Inhibition of TGF-beta signaling protects from alpha-synuclein induced toxicity.

Parkinson's disease (PD) is histopathologically defined by the presence of Lewy bodies, which are intracellular proteinaceous inclusions that contain mainly aggregated alpha-synuclein (aSyn). It is believed that oligomeric intermediates between monomeric aSyn and large aggregates are neurotoxic, which would lead to the demise of dopaminergic neurons. Therefore, novel therapies preventing aSyn-induced cell death need to be developed.
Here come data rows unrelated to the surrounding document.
## src/afch_defs.svh

```systemverilog
// Constants shared by both ends of the format command handler
`ifndef AFCH_DEFS_SVH
`define AFCH_DEFS_SVH

// ********************************************************************
// Command codes and feature values
// ********************************************************************
`define AFCH_CMD_FMT_TRACK 8'h50
`define AFCH_CMD_FMT_UNIT 8'hF7
`define AFCH_CMD_ERASE_PREP 8'hF3
`define AFCH_FEAT_UNIT 8'h11
`define AFCH_FEAT_NONE 8'h00

// ********************************************************************
// Task-file register selects
// ********************************************************************
`define AFCH_SEL_FEATURE 3'h1
`define AFCH_SEL_SECTOR 3'h3
`define AFCH_SEL_CYL_LO 3'h4
`define AFCH_SEL_CYL_HI 3'h5
`define AFCH_SEL_DEVHEAD 3'h6
`define AFCH_SEL_COMMAND 3'h7

// ********************************************************************
// Status, error and device/head fields
// ********************************************************************
`define AFCH_ST_BUSY 7
`define AFCH_ST_READY 6
`define AFCH_ST_FAULT 5
`define AFCH_ST_SEEK 4
`define AFCH_ST_XFER 3
`define AFCH_ST_ERR 0
`define AFCH_ER_IDNF 4
`define AFCH_ER_ABORT 2
`define AFCH_DH_LBA 6
`define AFCH_STATUS_RST 8'h50
`define AFCH_DEVHEAD_RST 8'hA0

// ********************************************************************
// Controller register offsets and reset values
// ********************************************************************
`define AFCH_OFS_CMD 8'h00
`define AFCH_OFS_ADDR 8'h04
`define AFCH_OFS_TIMEOUT 8'h08
`define AFCH_OFS_STATUS 8'h0C
`define AFCH_OFS_RESULT 8'h10
`define AFCH_OFS_TABLE 8'h14
`define AFCH_ADDR_LBA_BIT 30
`define AFCH_STS_BUSY_BIT 16
`define AFCH_STS_TMO_BIT 17
`define AFCH_STS_DONE_BIT 18
`define AFCH_TIMEOUT_RST 32'h0100_0000

`endif

```

## src/afch_pkg.sv

```systemverilog
// Types shared by both ends of the format command handler
`default_nettype none

package afch_pkg;

    typedef enum logic [2:0] {
        AFCH_D_IDLE = 3'b000,
        AFCH_D_MERGE = 3'b001,
        AFCH_D_ZERO = 3'b010,
        AFCH_D_DONE = 3'b011
    } afch_dev_state_t;

    typedef enum logic [2:0] {
        AFCH_H_IDLE = 3'b000,
        AFCH_H_SEND = 3'b001,
        AFCH_H_WAIT = 3'b010
    } afch_host_state_t;

endpackage : afch_pkg

`default_nettype wire

```

## src/afch_if.sv

```systemverilog
// Task-file link between host controller and drive
`default_nettype none

interface afch_if;
    logic tf_wr;
    logic [2:0] tf_sel;
    logic [7:0] tf_wdata;
    logic dat_wr;
    logic [7:0] dat_byte;
    logic [7:0] tf_status;
    logic [7:0] tf_error;
    logic [7:0] tf_sector;
    logic [7:0] tf_cyl_lo;
    logic [7:0] tf_cyl_hi;
    logic [7:0] tf_devhead;

    modport dev (
        input tf_wr, tf_sel, tf_wdata, dat_wr, dat_byte,
        output tf_status, tf_error, tf_sector, tf_cyl_lo, tf_cyl_hi, tf_devhead
    );

    modport host (
        output tf_wr, tf_sel, tf_wdata, dat_wr, dat_byte,
        input tf_status, tf_error, tf_sector, tf_cyl_lo, tf_cyl_hi, tf_devhead
    );
endinterface : afch_if

`default_nettype wire

```

## src/afch_host.sv

```systemverilog
// Host end: APB-programmed controller that issues format commands
`include "afch_defs.svh"
`default_nettype none

module afch_host
    import afch_pkg::*;
(
    // Clock and reset
    input wire logic CLK,
    input wire logic ARST_N,
    // APB slave
    input wire logic PSEL,
    input wire logic PENABLE,
    input wire logic PWRITE,
    input wire logic [7:0] PADDR,
    input wire logic [31:0] PWDATA,
    output logic [31:0] PRDATA,
    output logic PREADY,
    output logic PSLVERR,
    // Task-file link
    afch_if.host TF
);

    afch_host_state_t state_ff;
    logic [31:0] addr_ff;
    logic [31:0] timeout_ff;
    logic [31:0] wait_cnt_ff;
    logic [7:0] op_ff;
    logic prep_phase_ff;
    logic [2:0] idx_ff;
    logic tmo_ff;
    logic done_ff;
    logic tf_wr_ff;
    logic [2:0] tf_sel_ff;
    logic [7:0] tf_wdata_ff;
    logic dat_wr_ff;
    logic [7:0] dat_byte_ff;
    logic [31:0] prdata_ff;
    logic pready_ff;
    logic pslverr_ff;

    logic wr_acc;
    logic busy;
    logic cmd_go;
    logic wait_end;
    logic mapped;

    assign wr_acc = PSEL && PENABLE && pready_ff && PWRITE;
    assign busy = (state_ff != AFCH_H_IDLE);
    assign mapped = (PADDR == `AFCH_OFS_CMD) || (PADDR == `AFCH_OFS_ADDR)
                    || (PADDR == `AFCH_OFS_TIMEOUT) || (PADDR == `AFCH_OFS_STATUS)
                    || (PADDR == `AFCH_OFS_RESULT) || (PADDR == `AFCH_OFS_TABLE);
    assign cmd_go = wr_acc && (PADDR == `AFCH_OFS_CMD) && !busy
                    && ((PWDATA[7:0] == `AFCH_CMD_FMT_TRACK) || (PWDATA[7:0] == `AFCH_CMD_FMT_UNIT));
    // Drive takes the command one edge into the wait, so busy is read only after that
    assign wait_end = (state_ff == AFCH_H_WAIT) && (wait_cnt_ff != 32'h0000_0000)
                      && (!TF.tf_status[`AFCH_ST_BUSY] || (wait_cnt_ff >= timeout_ff));

    // ****************************************************************
    // Task-file byte for each step of the send sequence
    // ****************************************************************
    function automatic logic [7:0] step_byte(input logic [2:0] idx, input logic [31:0] adr,
                                             input logic [7:0] op, input logic prep);
        logic [7:0] b;
        b = 8'h00;
        case (idx)
            3'h0: b = (op == `AFCH_CMD_FMT_UNIT) ? `AFCH_FEAT_UNIT : `AFCH_FEAT_NONE;
            3'h1: b = adr[7:0];
            3'h2: b = adr[15:8];
            3'h3: b = adr[23:16];
            3'h4: b = {1'b1, adr[`AFCH_ADDR_LBA_BIT], 1'b1, 1'b0, adr[27:24]};
            default: b = prep ? `AFCH_CMD_ERASE_PREP : op;
        endcase
        return b;
    endfunction

    function automatic logic [2:0] step_sel(input logic [2:0] idx);
        logic [2:0] s;
        case (idx)
            3'h0: s = `AFCH_SEL_FEATURE;
            3'h1: s = `AFCH_SEL_SECTOR;
            3'h2: s = `AFCH_SEL_CYL_LO;
            3'h3: s = `AFCH_SEL_CYL_HI;
            3'h4: s = `AFCH_SEL_DEVHEAD;
            default: s = `AFCH_SEL_COMMAND;
        endcase
        return s;
    endfunction

    // ****************************************************************
    // Command sequencer
    // ****************************************************************
    always_ff @(posedge CLK or negedge ARST_N) begin
        if (!ARST_N) begin
            state_ff <= AFCH_H_IDLE;
            op_ff <= 8'h00;
            prep_phase_ff <= 1'b0;
            idx_ff <= 3'h0;
            wait_cnt_ff <= 32'h0000_0000;
        end else begin
            case (state_ff)
                AFCH_H_IDLE: begin
                    if (cmd_go) begin
                        op_ff <= PWDATA[7:0];
                        // Unit format is preceded by erase prepare
                        prep_phase_ff <= (PWDATA[7:0] == `AFCH_CMD_FMT_UNIT);
                        idx_ff <= (PWDATA[7:0] == `AFCH_CMD_FMT_UNIT) ? 3'h5 : 3'h0;
                        state_ff <= AFCH_H_SEND;
                    end
                end
                AFCH_H_SEND: begin
                    if (idx_ff == 3'h5) begin
                        wait_cnt_ff <= 32'h0000_0000;
                        state_ff <= AFCH_H_WAIT;
                    end else begin
                        idx_ff <= idx_ff + 3'h1;
                    end
                end
                AFCH_H_WAIT: begin
                    wait_cnt_ff <= wait_cnt_ff + 32'h0000_0001;
                    if (wait_end) begin
                        if (prep_phase_ff && (wait_cnt_ff < timeout_ff) && !TF.tf_status[`AFCH_ST_ERR]) begin
                            prep_phase_ff <= 1'b0;
                            idx_ff <= 3'h0;
                            state_ff <= AFCH_H_SEND;
                        end else begin
                            state_ff <= AFCH_H_IDLE;
                        end
                    end
                end
                default: begin
                    state_ff <= AFCH_H_IDLE;
                end
            endcase
        end
    end

    // ****************************************************************
    // Link drive
    // ****************************************************************
    always_ff @(posedge CLK or negedge ARST_N) begin
        if (!ARST_N) begin
            tf_wr_ff <= 1'b0;
            tf_sel_ff <= 3'h0;
            tf_wdata_ff <= 8'h00;
            dat_wr_ff <= 1'b0;
            dat_byte_ff <= 8'h00;
        end else begin
            tf_wr_ff <= (state_ff == AFCH_H_SEND);
            tf_sel_ff <= step_sel(idx_ff);
            tf_wdata_ff <= step_byte(idx_ff, addr_ff, op_ff, prep_phase_ff);
            // Optional format table bytes, only while idle
            dat_wr_ff <= wr_acc && (PADDR == `AFCH_OFS_TABLE) && !busy;
            dat_byte_ff <= PWDATA[7:0];
        end
    end

    // ****************************************************************
    // Software registers
    // ****************************************************************
    always_ff @(posedge CLK or negedge ARST_N) begin
        if (!ARST_N) begin
            addr_ff <= 32'h0000_0000;
            timeout_ff <= `AFCH_TIMEOUT_RST;
        end else if (wr_acc && (PADDR == `AFCH_OFS_ADDR)) begin
            addr_ff <= PWDATA;
        end else if (wr_acc && (PADDR == `AFCH_OFS_TIMEOUT)) begin
            // Software loads this from identify word 89
            timeout_ff <= PWDATA;
        end
    end

    // Sticky flags: a set in the same cycle as a clear wins
    always_ff @(posedge CLK or negedge ARST_N) begin
        if (!ARST_N) begin
            tmo_ff <= 1'b0;
            done_ff <= 1'b0;
        end else begin
            if (wait_end && (wait_cnt_ff >= timeout_ff)) begin
                tmo_ff <= 1'b1;
            end else if (wr_acc && (PADDR == `AFCH_OFS_STATUS) && PWDATA[`AFCH_STS_TMO_BIT]) begin
                tmo_ff <= 1'b0;
            end
            if (wait_end && !prep_phase_ff) begin
                done_ff <= 1'b1;
            end else if (wait_end && TF.tf_status[`AFCH_ST_ERR]) begin
                done_ff <= 1'b1;
            end else if (wr_acc && (PADDR == `AFCH_OFS_STATUS) && PWDATA[`AFCH_STS_DONE_BIT]) begin
                done_ff <= 1'b0;
            end
        end
    end

    // ****************************************************************
    // APB response
    // ****************************************************************
    always_ff @(posedge CLK or negedge ARST_N) begin
        if (!ARST_N) begin
            pready_ff <= 1'b0;
            prdata_ff <= 32'h0000_0000;
            pslverr_ff <= 1'b0;
        end else begin
            pready_ff <= PSEL && !PENABLE;
            pslverr_ff <= PSEL && !PENABLE && !mapped;
            prdata_ff <= 32'h0000_0000;
            if (PSEL && !PENABLE && !PWRITE) begin
                case (PADDR)
                    `AFCH_OFS_ADDR: prdata_ff <= addr_ff;
                    `AFCH_OFS_TIMEOUT: prdata_ff <= timeout_ff;
                    `AFCH_OFS_STATUS: prdata_ff <= {13'h0000, done_ff, tmo_ff, busy,
                                                    TF.tf_error, TF.tf_status};
                    `AFCH_OFS_RESULT: prdata_ff <= {TF.tf_devhead, TF.tf_cyl_hi,
                                                    TF.tf_cyl_lo, TF.tf_sector};
                    default: prdata_ff <= 32'h0000_0000;
                endcase
            end
        end
    end

    assign PRDATA = prdata_ff;
    assign PREADY = pready_ff;
    assign PSLVERR = pslverr_ff;
    assign TF.tf_wr = tf_wr_ff;
    assign TF.tf_sel = tf_sel_ff;
    assign TF.tf_wdata = tf_wdata_ff;
    assign TF.dat_wr = dat_wr_ff;
    assign TF.dat_byte = dat_byte_ff;

endmodule : afch_host

`default_nettype wire

```

## src/flat_wrapper.sv

```systemverilog
// flat-port wrapper written by rule: the top's interface ports become plain ports
module afch_host_flat import afch_pkg::*;
  (CLK, ARST_N, PSEL, PENABLE, PWRITE, PADDR, PWDATA, PRDATA, PREADY, PSLVERR, TF_tf_wr, TF_tf_sel, TF_tf_wdata, TF_dat_wr, TF_dat_byte, TF_tf_status, TF_tf_error, TF_tf_sector, TF_tf_cyl_lo, TF_tf_cyl_hi, TF_tf_devhead);
  afch_if TF_i ();
  input wire logic CLK;
  input wire logic ARST_N;
  input wire logic PSEL;
  input wire logic PENABLE;
  input wire logic PWRITE;
  input wire logic [7:0] PADDR;
  input wire logic [31:0] PWDATA;
  output logic [31:0] PRDATA;
  output logic PREADY;
  output logic PSLVERR;
  output wire logic [$bits(TF_i.tf_wr)-1:0] TF_tf_wr;
  output wire logic [$bits(TF_i.tf_sel)-1:0] TF_tf_sel;
  output wire logic [$bits(TF_i.tf_wdata)-1:0] TF_tf_wdata;
  output wire logic [$bits(TF_i.dat_wr)-1:0] TF_dat_wr;
  output wire logic [$bits(TF_i.dat_byte)-1:0] TF_dat_byte;
  input wire logic [$bits(TF_i.tf_status)-1:0] TF_tf_status;
  input wire logic [$bits(TF_i.tf_error)-1:0] TF_tf_error;
  input wire logic [$bits(TF_i.tf_sector)-1:0] TF_tf_sector;
  input wire logic [$bits(TF_i.tf_cyl_lo)-1:0] TF_tf_cyl_lo;
  input wire logic [$bits(TF_i.tf_cyl_hi)-1:0] TF_tf_cyl_hi;
  input wire logic [$bits(TF_i.tf_devhead)-1:0] TF_tf_devhead;
  assign TF_tf_wr = TF_i.tf_wr;
  assign TF_tf_sel = TF_i.tf_sel;
  assign TF_tf_wdata = TF_i.tf_wdata;
  assign TF_dat_wr = TF_i.dat_wr;
  assign TF_dat_byte = TF_i.dat_byte;
  assign TF_i.tf_status = TF_tf_status;
  assign TF_i.tf_error = TF_tf_error;
  assign TF_i.tf_sector = TF_tf_sector;
  assign TF_i.tf_cyl_lo = TF_tf_cyl_lo;
  assign TF_i.tf_cyl_hi = TF_tf_cyl_hi;
  assign TF_i.tf_devhead = TF_tf_devhead;
  afch_host u_core (.CLK(CLK), .ARST_N(ARST_N), .PSEL(PSEL), .PENABLE(PENABLE), .PWRITE(PWRITE), .PADDR(PADDR), .PWDATA(PWDATA), .PRDATA(PRDATA), .PREADY(PREADY), .PSLVERR(PSLVERR), .TF(TF_i));
endmodule
```

## config.mk

```make
export PLATFORM = sky130hd
export DESIGN_NAME = afch_host_flat
export DESIGN_NICKNAME = d
export VERILOG_FILES = /design/src/afch_pkg.sv /design/src/afch_if.sv /design/src/afch_host.sv /design/src/flat_wrapper.sv
export VERILOG_INCLUDE_DIRS = /design/src
export SDC_FILE = /design/constraint.sdc
export NUM_CORES = 1
export LEC_CHECK = 0
export ABC_AREA = 1
export BUFFER_PORTS_ARGS = -buffer_cell sky130_fd_sc_hd__buf_2
export CELL_PAD_IN_SITES_DETAIL_PLACEMENT = 0
export CELL_PAD_IN_SITES_GLOBAL_PLACEMENT = 1
export CORE_ASPECT_RATIO = 0.9
export CORE_MARGIN = 10
export CORE_UTILIZATION = 38
export DETAILED_ROUTE_END_ITERATION = 8
export PLACE_DENSITY = 0.76
export REMOVE_ABC_BUFFERS = 1
export SYNTH_ARGS = -nofsm -noshare
export SYNTH_HDL_FRONTEND = slang
export SYNTH_SLANG_ARGS = --single-unit
```

## constraint.sdc

```tcl
create_clock -name CLK -period 2 [get_ports CLK]
set_input_delay 0.4 -clock CLK [delete_from_list [all_inputs] [get_ports CLK]]
set_output_delay 0.4 -clock CLK [all_outputs]
set_load 0.03 [all_outputs]
```

==> impl_metrics.ini, run 1 <==
[pwr]
power.total_mw = 9.39
p_leak_nw = 5.94
power.density_mw_per_mm2 = 781
peakVddDrop_uv = 462

[sta]
finClkSkew_ns = 0.0101
tightestPinTransition_ns = 0.621
hold_viol_final = 0
final-setup-viol-count = 10
setup_ws_ns = -0.158
rsz0062_at_grt = yes
hold_ws_ns = 0.0875
fin_crit_ns = 2.16
max_clock_freq_ghz = 0.463
max-slew-margin-rel_pct = 58.2
period_share_pct = 108
slew_viol_final = 0

[detailed_routing]
route.detailed.drc = 0
dr.pass1.iters = 5
vias = 8289
routed_wl_mm = 29.6
drt_iter0_drc = 670
wl_per_cell_um = 17.9
postRouteAntennaNets = 0
routed_via_density = 5.02

[grt]
antenna_found_initial = 0
gr-usage-met3_pct = 4.73
grtUsageMet1_pct = 27.9
grt_start_max_net_pins = 55
grt_usage_pct = 20.1
grt_first_pass_wirelength_mm = 45.8
grt_overflow = 0
met2_usage_pct = 30.6
grt_pass1_vias = 8335
grt_busiest_layer = met2

[logic_synthesis]
synth_area_leaders = dfrtp_1 (48%), nand2_1 (9.9%), inv_1 (6.5%)
syn_area_sq_mm = 0.00861
synth_cell_type_count = 45
ys.flop_type = dfrtp_1
synthCells = 1040
ys_ff_latch = 167
avgSynthCellArea_sq_um = 8.28
yosysWarningCount = 0
synth-seq-area-share_pct = 48.5
yosysTopAreaCell = dfrtp_1
yosysTopAreaCellShare_pct = 48.2
synth_edf_count = 0
postSynth.asyncResetShare_pct = 100

[clocking]
clkLatencyLatePin_ns = 0.43
numCtsBuffers = 17
clockRootBuffer = clkbuf_16
cts_tree = yes
htreeDepth = 4
path_clk_slew_ns = 0.07
cts.sink_count = 167
cts_buffer_depth = 2

[place]
place_congestion = 0.903
dp_hpwl_mm = 22.5
portBuffers = 147

[final_layout]
fin_nets = 1477
regArea_sq_mm = 0.00418
num-fill-cells = 2138
multi_input_area_sq_mm = 0.00417
syn_to_final_growth_pct = 39.7
drive_above_1_share_pct = 33.7
n_antenna_cell = 0

[floorplanning]
rows = 52
core-area_sq_mm = 0.0224
die-area_sq_mm = 0.0291
die_w_um = 179
initial_utilization_pct = 38.5
ioPinCount = 148
die_y_um = 163

[worst_setup_path]
rr_worst_depth = 14
critPathArrivalTime_ns = 2.48
worst_setup_path_start_kind = flip-flop
cp.required_ns = 2.33
rr_startpoint = u_core.state_ff[0]
critical_path.max_stage_delay_ns = 0.44
crit_type = reg -> reg
slowest_stage = dfrtp_1
crit_fanout = 4
cp_cell_sequence = ha_4 -> inv_2 -> nand2_4 -> nand2_4 -> nand3_4 -> nor2_4 -> nand2_2 -> nor2_4 -> nand2_4 -> nor3_4 -> nand2_2 -> nor2_2 -> o21ai_1 -> nor2_1
rrSetupSlack_ns = -0.16
end_kind = flip-flop
worst_path_most_repeated_cell = nand2_4
reg2reg_to = u_core.wait_cnt_ff[22]

[status]
violations = setup timing
outcome = finished with violations

[min_path]
holdPathStages = 1
hold_path_class = in -> reg
whs_endpoint = u_core.TF.dat_byte[3]
hp-start = PWDATA[3]

[flow_run]
max_cap_violations = 0
-- how the worst max path moves through the flow --
stage                     startpoint                endpoint  depth (start not counted)
2_1_floorplan               PADDR[5]    u_core.timeout_ff[0]                          5
3_3_place_gp      u_core.state_ff[0]  u_core.wait_cnt_ff[22]                         14
3_5_place_dp   u_core.timeout_ff[31]        u_core.idx_ff[0]                         14
4_1_cts           u_core.state_ff[0]  u_core.wait_cnt_ff[22]                         13
5_1_grt           u_core.state_ff[0]  u_core.wait_cnt_ff[22]                         14
6_report          u_core.state_ff[0]  u_core.wait_cnt_ff[22]                         14
-- synth_stat cells, types with 2 or more instances --
library cell and count:
o2111ai_1 2, nor3b_1 2, o21ai_0 47, nand4_1 30, nand3_1 28, nor2_1 78, a31oi_1 7, ha_1 43
a22o_1 2, xor2_1 2, a21oi_1 56, o31ai_1 2, inv_1 150, nor3_1 16, dfrtp_1 166, or2_2 2
clkbuf_1 20, nor2_2 6, o21a_1 3, buf_2 7, o21ai_1 55, nor3_2 3, nand2_1 227, a211oi_1 4
nor2_4 3, a221oi_1 23, a21o_1 2, nand2_2 7, nor4_1 11, o22ai_1 14, inv_2 8
-- cell usage in the layout (no fill, tap or decap), drive strengths merged, types with 3 or more instances in the layout --
master and n:
a211oi 4, a21oi 56, a221oi 23, a31oi 7, buf 308, bufinv 4, clkbuf 19, clkinv 3
dfrtp 166, ha 43, inv 162, nand2 236, nand3 30, nand4 30, nor2 87, nor3 20
nor3b 3, nor4 12, o21a 3, o21ai 102, o22ai 14
-- metrics by stage --
stage | util [%] | cells | setup TNS (ns) | instance area [sq um] | setup WS, ns
floorplan | - | 1012 | -53.81 | 8500 | -0.688
global placement | 48.0 | 1593 | -1.47 | 10700 | -0.182
detailed placement | 48.0 | 1593 | -1.86 | 10700 | -0.206
CTS | 52.0 | 1638 | -0.0978 | 11600 | -0.0536
global route | 53.7 | 1650 | -2.69 | 12000 | -0.229
finish | 53.7 | 1650 | -0.746 | 12000 | -0.158
-- power by group --
group | total (mW) | leakage (nW) | switching [mW] | internal, mW
Clock | 3.65 | 0.309 | 1.47 | 2.18
Sequential | 3.59 | 2.28 | 0.0759 | 3.52
Combinational | 2.14 | 3.35 | 1.27 | 0.872
-- cell type report --
class,count,area share [%]
flip-flops and latches,167,34.8
multi-input cells,687,34.7
repair buffers,309,17.2
inverters,159,4.96
clock buffers,19,3.77
well taps,297,3.09
clock inverters,12,1.58
-- worst max-delay path, delay by kind of cell (launching register included) --
kind,cells,cell delay [ns]
adder cells (fa/ha/maj),1,0.21
flip-flops,1,0.44
AO/OA/AOI/OAI,1,0.06
AND/OR/NAND/NOR,11,1.28
buffers and inverters,1,0.08
-- state kept, by name, summed over array words and instances (netlist names) --
| name | count |
|---|---|
| u_core.TF.dat_byte | 8 |
| u_core.tmo_ff | 1 |
| u_core.idx_ff | 3 |
| u_core.PSLVERR | 1 |
| u_core.TF.tf_wdata | 8 |
| u_core.state_ff | 2 |
| u_core.timeout_ff | 32 |
| u_core.prep_phase_ff | 1 |
| u_core.wait_cnt_ff | 32 |
| u_core.done_ff | 1 |
| u_core.op_ff | 8 |
| u_core.PREADY | 1 |
| u_core.addr_ff | 32 |
| u_core.TF.tf_sel | 3 |
| u_core.TF.dat_wr | 1 |
| u_core.PRDATA | 32 |
| u_core.TF.tf_wr | 1 |
-- per-layer routing --
layer,up-vias,share of wire (%)
met5,-,0
met2,254,45
met3,35,6.8
met1,3926,46
li1,4074,-
met4,0,1.9
-- kinds of logic (layout without fill, tap and decap cells) --
logic type	Yosys count	count (layout)	share of synthesized area (%)
simple gates	420	421	21.9
xor+xnor	2	2	0.203
fa+ha+maj	43	43	6.25
flops	167	167	48.5
buf+inv	187	499	8.25
compound gates	221	221	14.8
-- timing repair --
item / in CTS / in global routing
setup endpoints to repair: 16 / 30
buffers inserted: 12 / 12
hold endpoints to repair: 37 / 0
gates resized for setup: 39 / 72
hold buffers: 1 / 0
pin swaps: 14 / 28
cloned: 1 / 0
Power figures use the tool's default switching activity.
==> run 2, diff against run 1 <==
--- a/config.mk
+++ b/config.mk
@@ -11,7 +11,6 @@
 export CELL_PAD_IN_SITES_DETAIL_PLACEMENT = 0
 export CELL_PAD_IN_SITES_GLOBAL_PLACEMENT = 1
 export CORE_ASPECT_RATIO = 0.9
-export CORE_MARGIN = 10
 export CORE_UTILIZATION = 38
 export DETAILED_ROUTE_END_ITERATION = 8
 export PLACE_DENSITY = 0.76
==> run 2 against run 1 <==
The flow still finishes with violations (setup timing). Flip-flop and latch count stayed put. Global-route usage increased by 4.4 points. Via count fell by 0.36%. Final area down 2.4%. Combinational power shrank 2%. First-iteration DRC count decreased by 4.0%. Sequential share of layout area up 0.84 points. Total power decreased by 5.0%. Clock skew rose by 0.00056 ns. Critical path type unchanged. Critical endpoint is now u_core.state_ff[0]. Highest routed layer unchanged.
Therefore, we performed a genome-wide siRNA screening in an aSyn-induced dopaminergic cell death model and found the knockdown of three transforming growth factor-beta (TGFb) pathway-related genes to be protective. Hence, we hypothesized that a reduction in TGFb signaling would protect dopaminergic neurons from aSyn-induced toxicity. Thus, we validated the results of the genome-wide knockdown screening with the use of two different types of siRNAs. We confirmed that the knockdown of Activin receptor-like kinase 5 (ALK5) and Mothers against decapentaplegic homolog 2 (SMAD2), two genes of the TGFb pathway, protected dopaminergic neurons from aSyn-induced toxicity. An increase in TGFb signaling by treatment with TGFb ligands further exacerbated aSyn-induced toxicity, whereas this effect was mitigated by knockdown of ALK5, SMAD2, or Dynein light chain roadblock type-1 (DYNLRB1). Moreover, TGFb ligand treatment induced an up-regulation of SNCA mRNA expression in aSyn-overexpressing cells. Interestingly, consistent with the literature, we identified an up-regulation of the genes of the TGFb pathway in aSyn-overexpressing cells. Altogether, we identified a potential protective role by interference with the TGFb pathway against aSyn-induced toxicity. These findings provide a rationale for the development of novel strategies against PD.